A message from Rob Gannon, General Manager of King County Metro
Metro’s RapidRide lines are our premium service, delivering frequent and affordable high-capacity transit on six major corridors. RapidRide serves one of every six transit riders in King County, and we are preparing to expand the RapidRide network to more communities.
RapidRide allows riders to pay their fares at an ORCA reader before getting on the bus, and to use all doors when boarding. This enables passengers to get on and off quickly, and helps keep buses on schedule. To encourage valid fare payment, fare enforcement officers board RapidRide buses and validate customers’ proof of payment. These officers have the authority to issue a verbal warning for a first offense, a $124 infraction for a second offense, or a misdemeanor citation referral to Metro Transit Police after a third offense.
The King County Auditor’s Office recently reviewed this fare enforcement program, and found several ways that it should be improved. The audit found that Metro lacks clear standards for measuring the effectiveness of fare enforcement. It also found that we need to collect better data to determine if we are achieving our goals, or are creating inequitable outcomes for some riders. The audit points out that nearly 30 percent of misdemeanor citations between 2015 and 2017 were issued to riders experiencing homelessness or housing instability.
We fully welcome the auditors’ guidance to improve our fare enforcement program. The program needs to encourage fare payment while also including options that work for people with little or no money. We are preparing to implement the audit’s recommendations, and have already made changes to address concerns about equity that we identified in our internal review:
- Metro temporarily stopped referring misdemeanor cases of fare evasion to the Metro Transit Police. This pause gives us time to consider alternatives to this process, which has resulted in only a small percentage of court-issued penalties being paid.
- Juveniles without proof of payment are now given one additional verbal warning before they are issued a citation. This builds on our prior policy change that made non-payment of bus fares by juveniles a civil infraction rather than a misdemeanor. We want to avoid creating barriers for youth to get to school, work, or other opportunities.
- We are providing more oversight and improved training for fare enforcement officers. We have hired a quality assurance supervisor to address some of the auditor’s concerns. We also are reviewing our training related to equitable enforcement, and are starting new training about interacting with youth.

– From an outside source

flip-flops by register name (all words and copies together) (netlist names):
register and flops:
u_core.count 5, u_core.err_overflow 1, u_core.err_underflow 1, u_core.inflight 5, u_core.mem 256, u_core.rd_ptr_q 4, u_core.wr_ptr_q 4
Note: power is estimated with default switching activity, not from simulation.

Our next step is to implement the audit’s recommendations. We look forward to working with stakeholders to find solutions that strike the right balance between our interests in collecting fares and in promoting safety and equity. Metro is required by law to collect fares, which cover nearly a third of our operating costs, and we are also committed to providing affordable and equitable access to transit. We know that public transportation is essential for people to reach economic, health, and educational opportunities in our region. That’s why we started our ORCA LIFT program, which offers a $1.50 fare to low-income riders.
We are also committed to eliminating any institutional barriers that hinder us from serving our core mission, or that perpetuate or reinforce historical inequities.
This summer, we will convene stakeholder groups that include bus drivers, customers, social service agencies and their clients, and others, to discuss potential options and develop recommendations by fall. Together, we will:
- Explore ways to encourage fare payment that do not needlessly penalize those who can least afford it.
- Collect better data to measure our performance, identify unintended consequences, and ensure that enforcement is not disproportionately affecting people experiencing homelessness or facing obstacles to mobility. We will conduct a fare evasion study in the coming months.
- Consider how new technologies might support alternative options for holding people accountable to pay their fares. This is even more important as Metro plans to add another 13 RapidRide lines by 2025.
You have my pledge that we will continue to promote a transit environment where all customers feel safe and welcome onboard our buses. Moving people and connecting communities is at the heart of what we do, and we continue looking for ways to do it even better.